• [PROBLEM DETAILS]
From the records below, set down exactly the lines starting with the line that contains "buf cell: clkbuf_8" and going on through the line that contains "slightly below 0.9". Nothing else is wanted.

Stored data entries
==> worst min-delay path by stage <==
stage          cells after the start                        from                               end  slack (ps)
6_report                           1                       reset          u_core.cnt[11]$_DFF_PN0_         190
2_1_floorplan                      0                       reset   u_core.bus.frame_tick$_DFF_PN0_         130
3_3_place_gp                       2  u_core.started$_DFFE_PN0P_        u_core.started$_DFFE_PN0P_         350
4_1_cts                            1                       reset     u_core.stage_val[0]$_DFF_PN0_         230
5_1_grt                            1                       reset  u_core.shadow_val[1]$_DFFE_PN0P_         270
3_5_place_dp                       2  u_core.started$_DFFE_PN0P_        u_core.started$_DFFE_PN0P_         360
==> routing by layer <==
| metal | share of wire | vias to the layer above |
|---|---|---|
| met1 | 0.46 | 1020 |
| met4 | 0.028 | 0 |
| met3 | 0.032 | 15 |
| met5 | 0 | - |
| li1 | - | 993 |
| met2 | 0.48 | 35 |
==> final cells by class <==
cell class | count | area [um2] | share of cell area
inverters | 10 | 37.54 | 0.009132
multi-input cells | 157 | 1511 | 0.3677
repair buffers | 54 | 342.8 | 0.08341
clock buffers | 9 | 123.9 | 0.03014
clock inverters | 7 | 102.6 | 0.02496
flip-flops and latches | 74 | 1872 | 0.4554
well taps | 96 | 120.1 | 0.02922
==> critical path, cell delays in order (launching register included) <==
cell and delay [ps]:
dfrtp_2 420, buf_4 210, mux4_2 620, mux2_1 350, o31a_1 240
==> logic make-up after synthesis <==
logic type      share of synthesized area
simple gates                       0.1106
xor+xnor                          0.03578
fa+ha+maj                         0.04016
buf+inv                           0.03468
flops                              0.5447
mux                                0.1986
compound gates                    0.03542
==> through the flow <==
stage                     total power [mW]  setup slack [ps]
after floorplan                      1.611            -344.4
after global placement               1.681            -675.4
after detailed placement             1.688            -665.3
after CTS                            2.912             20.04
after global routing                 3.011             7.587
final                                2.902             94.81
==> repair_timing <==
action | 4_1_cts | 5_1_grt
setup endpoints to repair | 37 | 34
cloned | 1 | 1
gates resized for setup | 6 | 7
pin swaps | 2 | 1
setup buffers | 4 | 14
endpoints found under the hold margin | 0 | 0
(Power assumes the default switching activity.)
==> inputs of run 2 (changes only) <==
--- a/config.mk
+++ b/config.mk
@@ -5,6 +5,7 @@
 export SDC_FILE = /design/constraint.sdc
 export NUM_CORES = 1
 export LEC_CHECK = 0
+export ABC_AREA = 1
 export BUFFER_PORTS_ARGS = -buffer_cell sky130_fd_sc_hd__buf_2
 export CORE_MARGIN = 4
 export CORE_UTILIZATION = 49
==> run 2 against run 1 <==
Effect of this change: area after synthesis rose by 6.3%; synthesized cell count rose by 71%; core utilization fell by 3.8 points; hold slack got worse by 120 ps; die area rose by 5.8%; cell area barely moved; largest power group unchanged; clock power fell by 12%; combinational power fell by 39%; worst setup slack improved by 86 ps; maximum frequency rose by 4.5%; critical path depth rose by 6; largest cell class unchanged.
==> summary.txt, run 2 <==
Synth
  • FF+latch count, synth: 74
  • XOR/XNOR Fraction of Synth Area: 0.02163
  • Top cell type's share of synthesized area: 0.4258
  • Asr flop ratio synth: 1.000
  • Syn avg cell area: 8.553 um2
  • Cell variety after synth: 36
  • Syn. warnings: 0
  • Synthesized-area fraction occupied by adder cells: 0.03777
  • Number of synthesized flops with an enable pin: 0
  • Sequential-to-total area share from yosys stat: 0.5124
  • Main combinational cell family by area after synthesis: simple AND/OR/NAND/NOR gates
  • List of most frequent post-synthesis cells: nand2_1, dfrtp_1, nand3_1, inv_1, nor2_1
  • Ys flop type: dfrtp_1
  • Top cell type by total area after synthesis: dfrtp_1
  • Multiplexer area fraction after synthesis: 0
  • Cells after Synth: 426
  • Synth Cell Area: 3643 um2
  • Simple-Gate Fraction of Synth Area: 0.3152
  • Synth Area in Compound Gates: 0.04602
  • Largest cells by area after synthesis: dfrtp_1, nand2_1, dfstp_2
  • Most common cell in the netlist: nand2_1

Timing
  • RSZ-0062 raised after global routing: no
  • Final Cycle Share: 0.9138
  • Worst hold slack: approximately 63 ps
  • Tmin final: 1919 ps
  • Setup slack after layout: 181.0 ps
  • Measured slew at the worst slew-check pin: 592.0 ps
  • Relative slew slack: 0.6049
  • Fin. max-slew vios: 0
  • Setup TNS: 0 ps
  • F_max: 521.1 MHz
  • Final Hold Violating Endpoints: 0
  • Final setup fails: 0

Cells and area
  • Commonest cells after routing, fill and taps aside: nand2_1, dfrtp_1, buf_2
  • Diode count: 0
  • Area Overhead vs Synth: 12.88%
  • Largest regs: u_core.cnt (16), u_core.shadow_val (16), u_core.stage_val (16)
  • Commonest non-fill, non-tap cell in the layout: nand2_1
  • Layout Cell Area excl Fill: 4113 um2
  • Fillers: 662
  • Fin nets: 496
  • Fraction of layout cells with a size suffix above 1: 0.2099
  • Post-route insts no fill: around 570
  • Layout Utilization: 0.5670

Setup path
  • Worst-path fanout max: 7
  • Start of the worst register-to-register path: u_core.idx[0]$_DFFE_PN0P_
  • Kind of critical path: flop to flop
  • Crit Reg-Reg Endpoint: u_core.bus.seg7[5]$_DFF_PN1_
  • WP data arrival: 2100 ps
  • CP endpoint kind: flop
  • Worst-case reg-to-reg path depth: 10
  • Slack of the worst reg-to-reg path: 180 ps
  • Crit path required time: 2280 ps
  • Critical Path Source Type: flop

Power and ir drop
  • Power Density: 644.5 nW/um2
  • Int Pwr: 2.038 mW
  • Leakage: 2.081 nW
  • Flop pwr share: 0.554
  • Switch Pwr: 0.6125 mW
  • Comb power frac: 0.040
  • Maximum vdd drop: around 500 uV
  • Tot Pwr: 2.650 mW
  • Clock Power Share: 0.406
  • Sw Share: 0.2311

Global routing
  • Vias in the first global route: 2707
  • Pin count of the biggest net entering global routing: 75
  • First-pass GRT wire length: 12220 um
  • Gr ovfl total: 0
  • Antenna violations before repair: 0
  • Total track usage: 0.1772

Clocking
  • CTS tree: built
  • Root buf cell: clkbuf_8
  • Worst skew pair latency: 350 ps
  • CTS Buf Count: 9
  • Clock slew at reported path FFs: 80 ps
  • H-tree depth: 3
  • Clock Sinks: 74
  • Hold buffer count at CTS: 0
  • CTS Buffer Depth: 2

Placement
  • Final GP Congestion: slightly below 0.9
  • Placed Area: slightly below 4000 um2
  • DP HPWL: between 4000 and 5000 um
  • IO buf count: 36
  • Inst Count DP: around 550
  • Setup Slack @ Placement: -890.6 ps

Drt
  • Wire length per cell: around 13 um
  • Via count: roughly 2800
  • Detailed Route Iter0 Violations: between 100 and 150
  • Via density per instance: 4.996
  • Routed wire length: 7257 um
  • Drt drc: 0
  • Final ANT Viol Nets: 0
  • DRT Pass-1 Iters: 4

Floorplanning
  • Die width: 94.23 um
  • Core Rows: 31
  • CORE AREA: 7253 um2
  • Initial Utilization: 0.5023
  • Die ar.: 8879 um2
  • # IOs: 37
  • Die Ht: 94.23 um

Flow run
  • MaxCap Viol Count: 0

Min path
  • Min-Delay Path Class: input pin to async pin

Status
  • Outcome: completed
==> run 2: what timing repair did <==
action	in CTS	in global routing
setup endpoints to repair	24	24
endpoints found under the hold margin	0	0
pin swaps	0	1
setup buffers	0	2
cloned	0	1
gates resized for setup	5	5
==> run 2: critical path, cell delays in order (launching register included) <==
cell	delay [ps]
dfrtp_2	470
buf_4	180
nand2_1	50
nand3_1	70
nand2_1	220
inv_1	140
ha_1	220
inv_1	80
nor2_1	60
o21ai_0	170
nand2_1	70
File: config.mk
export PLATFORM = sky130hd
export DESIGN_NAME = polyphase_fir_engine_flat
export DESIGN_NICKNAME = d
export VERILOG_FILES = /design/src/rtl/fir_pkg.sv /design/src/rtl/polyphase_fir_engine_if.sv /design/src/rtl/sample_delay_line.sv /design/src/rtl/polyphase_fir_engine.sv /design/src/flat_wrapper.sv
export SDC_FILE = /design/constraint.sdc
export NUM_CORES = 1
export LEC_CHECK = 0
export ABC_AREA = 1
export CAP_MARGIN = 0
export CORE_MARGIN = 5
export CORE_UTILIZATION = 25
export DETAILED_ROUTE_END_ITERATION = 16
export PLACE_DENSITY_LB_ADDON = 0.2
export SYNTH_ARGS = -nofsm -noshare
export SYNTH_HDL_FRONTEND = slang
export SYNTH_HIERARCHICAL = 1
export SYNTH_SLANG_ARGS = --single-unit
File: constraint.sdc
create_clock -name clk -period 8.89 [get_ports clk]
set_clock_uncertainty 0.2 [all_clocks]
set_input_delay 1.778 -clock clk [delete_from_list [all_inputs] [get_ports clk]]
set_output_delay 1.778 -clock clk [all_outputs]
set_load 0.02 [all_outputs]
File: src/rtl/fir_pkg.sv
// Shared constants, state type and tap-count helper for the polyphase FIR engine.
package fir_pkg;

  localparam int NUM_TAPS = 71;
  localparam int L        = 4;
  localparam int TPP      = (NUM_TAPS + L - 1) / L;
  localparam int IN_W     = 8;
  localparam int COEF_W   = 8;
  localparam int ACC_W    = IN_W + COEF_W + 5;
  localparam int OUT_W    = 12;
  localparam int SHIFT    = 7;
  localparam int ADDR_W   = 7;

  typedef enum logic [1:0] {
    IDLE  = 2'd0,
    MAC   = 2'd1,
    DRAIN = 2'd2,
    EMIT  = 2'd3
  } state_t;

  // Number of taps that fall into a given phase: taps p, p+L, p+2L, ... below num_taps.
  function automatic int phase_taps(input int num_taps, input int l, input int phase);
    return (num_taps - phase + l - 1) / l;
  endfunction

endpackage

File: src/rtl/polyphase_fir_engine_if.sv
// Symbol-in / sample-out handshake bundle of the polyphase FIR engine.
// master = upstream symbol source plus downstream sample sink; slave = engine.
interface polyphase_fir_engine_if;

  logic signed [fir_pkg::IN_W-1:0]  sym_in;
  logic                             sym_valid;
  logic                             sym_ready;
  logic signed [fir_pkg::OUT_W-1:0] y_out;
  logic                             y_valid;
  logic                             y_ready;

  modport master (
    output sym_in, sym_valid, y_ready,
    input  sym_ready, y_out, y_valid
  );

  modport slave (
    input  sym_in, sym_valid, y_ready,
    output sym_ready, y_out, y_valid
  );

endinterface

File: src/rtl/sample_delay_line.sv
// Symbol delay line for the polyphase FIR: x[0] is the newest symbol.
// The read index is registered so the returned sample lines up with the
// coefficient that the array returns one cycle after its address.
module sample_delay_line
  import fir_pkg::*;
#(
  parameter int DEPTH = TPP,
  parameter int W     = IN_W,
  parameter int IDX_W = $clog2(DEPTH)
) (
  input  logic                clk,
  input  logic                rst_n,
  input  logic                shift_en,
  input  logic signed [W-1:0] din,
  input  logic [IDX_W-1:0]    rd_idx,
  output logic signed [W-1:0] dout
);

  logic signed [W-1:0] x [DEPTH];
  logic [IDX_W-1:0]    idx_q;

  // Shift in a new symbol on accept; pipeline the read index every cycle.
  always_ff @(posedge clk or negedge rst_n) begin
    if (!rst_n) begin
      // NOTE: this storage is a shift register whose contents feed the
      // filter sums, so it must start from zero; a plain RAM would not be reset.
      for (int i = 0; i < DEPTH; i++) x[i] <= '0;
      idx_q <= '0;
    end else begin
      if (shift_en) begin
        x[0] <= din;
        for (int i = 1; i < DEPTH; i++) x[i] <= x[i-1];
      end
      idx_q <= rd_idx;
    end
  end

  assign dout = x[idx_q];

endmodule
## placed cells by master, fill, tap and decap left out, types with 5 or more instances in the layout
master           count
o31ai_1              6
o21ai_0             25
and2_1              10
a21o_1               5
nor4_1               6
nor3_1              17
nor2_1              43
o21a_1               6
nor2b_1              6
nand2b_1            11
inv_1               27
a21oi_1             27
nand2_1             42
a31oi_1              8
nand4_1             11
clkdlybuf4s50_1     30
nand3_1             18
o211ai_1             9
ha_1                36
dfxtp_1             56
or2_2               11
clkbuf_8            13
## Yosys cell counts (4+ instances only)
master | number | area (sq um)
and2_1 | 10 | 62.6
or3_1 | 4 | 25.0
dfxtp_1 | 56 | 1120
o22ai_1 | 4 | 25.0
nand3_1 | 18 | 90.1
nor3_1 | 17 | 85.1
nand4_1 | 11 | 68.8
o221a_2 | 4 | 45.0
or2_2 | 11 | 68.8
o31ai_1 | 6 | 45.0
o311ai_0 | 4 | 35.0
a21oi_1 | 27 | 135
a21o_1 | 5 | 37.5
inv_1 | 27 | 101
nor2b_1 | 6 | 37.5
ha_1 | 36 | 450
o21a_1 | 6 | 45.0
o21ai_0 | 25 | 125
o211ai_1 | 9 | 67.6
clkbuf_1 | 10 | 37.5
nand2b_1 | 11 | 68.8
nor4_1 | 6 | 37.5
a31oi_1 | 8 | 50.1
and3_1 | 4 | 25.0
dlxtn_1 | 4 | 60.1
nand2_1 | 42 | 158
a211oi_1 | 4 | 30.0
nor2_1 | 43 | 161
[config.mk]
export PLATFORM = sky130hd
export DESIGN_NAME = shift_arbiter32
export DESIGN_NICKNAME = d
export VERILOG_FILES = /design/src/rtl/shift_arbiter32.sv
export SDC_FILE = /design/constraint.sdc
export NUM_CORES = 1
export LEC_CHECK = 0
export ABC_AREA = 1
export CAP_MARGIN = 20
export CORE_UTILIZATION = 51
export DETAILED_ROUTE_END_ITERATION = 12
export GPL_TIMING_DRIVEN = 0
export PLACE_DENSITY = 0.87
export SYNTH_ARGS = -nofsm -noshare
export SYNTH_HDL_FRONTEND = slang
export SYNTH_HIERARCHICAL = 1
export SYNTH_SLANG_ARGS = --single-unit
[constraint.sdc]
create_clock -name clk -period 5.3 [get_ports clk]
set_input_delay 1.06 -clock clk [delete_from_list [all_inputs] [get_ports clk]]
set_output_delay 1.06 -clock clk [all_outputs]
set_load 0.02 [all_outputs]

• [ANSWER TO THIS EXERCISE]
  • Root buf cell: clkbuf_8
  • Worst skew pair latency: 350 ps
  • CTS Buf Count: 9
  • Clock slew at reported path FFs: 80 ps
  • H-tree depth: 3
  • Clock Sinks: 74
  • Hold buffer count at CTS: 0
  • CTS Buffer Depth: 2

Placement
  • Final GP Congestion: slightly below 0.9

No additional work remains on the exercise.